(Stored data)
==> config.mk <==
export PLATFORM = sky130hd
export DESIGN_NAME = nmea_sentence_checksum_checker_unit
export DESIGN_NICKNAME = d
export VERILOG_FILES = /design/src/design/nscc_pkg.sv /design/src/design/nmea_sentence_checksum_checker_unit.sv
export SDC_FILE = /design/constraint.sdc
export NUM_CORES = 1
export LEC_CHECK = 0
export BUFFER_PORTS_ARGS = -buffer_cell sky130_fd_sc_hd__buf_2
export CAP_MARGIN = 20
export CORE_ASPECT_RATIO = 2
export CORE_UTILIZATION = 57
export CTS_CLUSTER_DIAMETER = 100
export CTS_CLUSTER_SIZE = 30
export DETAILED_ROUTE_END_ITERATION = 8
export PLACE_DENSITY_LB_ADDON = 0.1
export SETUP_SLACK_MARGIN = 0.2
export SLEW_MARGIN = 0
export SYNTH_ARGS = -nofsm -noshare
export SYNTH_HDL_FRONTEND = slang
export SYNTH_SLANG_ARGS = --single-unit
==> constraint.sdc <==
create_clock -name i_clk -period 3.85 [get_ports i_clk]
set_clock_uncertainty 0.05 [all_clocks]
set_input_delay 0.77 -clock i_clk [delete_from_list [all_inputs] [get_ports i_clk]]
set_output_delay 0.77 -clock i_clk [all_outputs]
set_load 0.03 [all_outputs]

> Required work:
Give back the opening line of the records above and every line after it, up to and including the one with "export DETAILED_ROUTE_END_ITERATION = 8", unchanged.

> Reply to the exercise:
==> config.mk <==
export PLATFORM = sky130hd
export DESIGN_NAME = nmea_sentence_checksum_checker_unit
export DESIGN_NICKNAME = d
export VERILOG_FILES = /design/src/design/nscc_pkg.sv /design/src/design/nmea_sentence_checksum_checker_unit.sv
export SDC_FILE = /design/constraint.sdc
export NUM_CORES = 1
export LEC_CHECK = 0
export BUFFER_PORTS_ARGS = -buffer_cell sky130_fd_sc_hd__buf_2
export CAP_MARGIN = 20
export CORE_ASPECT_RATIO = 2
export CORE_UTILIZATION = 57
export CTS_CLUSTER_DIAMETER = 100
export CTS_CLUSTER_SIZE = 30
export DETAILED_ROUTE_END_ITERATION = 8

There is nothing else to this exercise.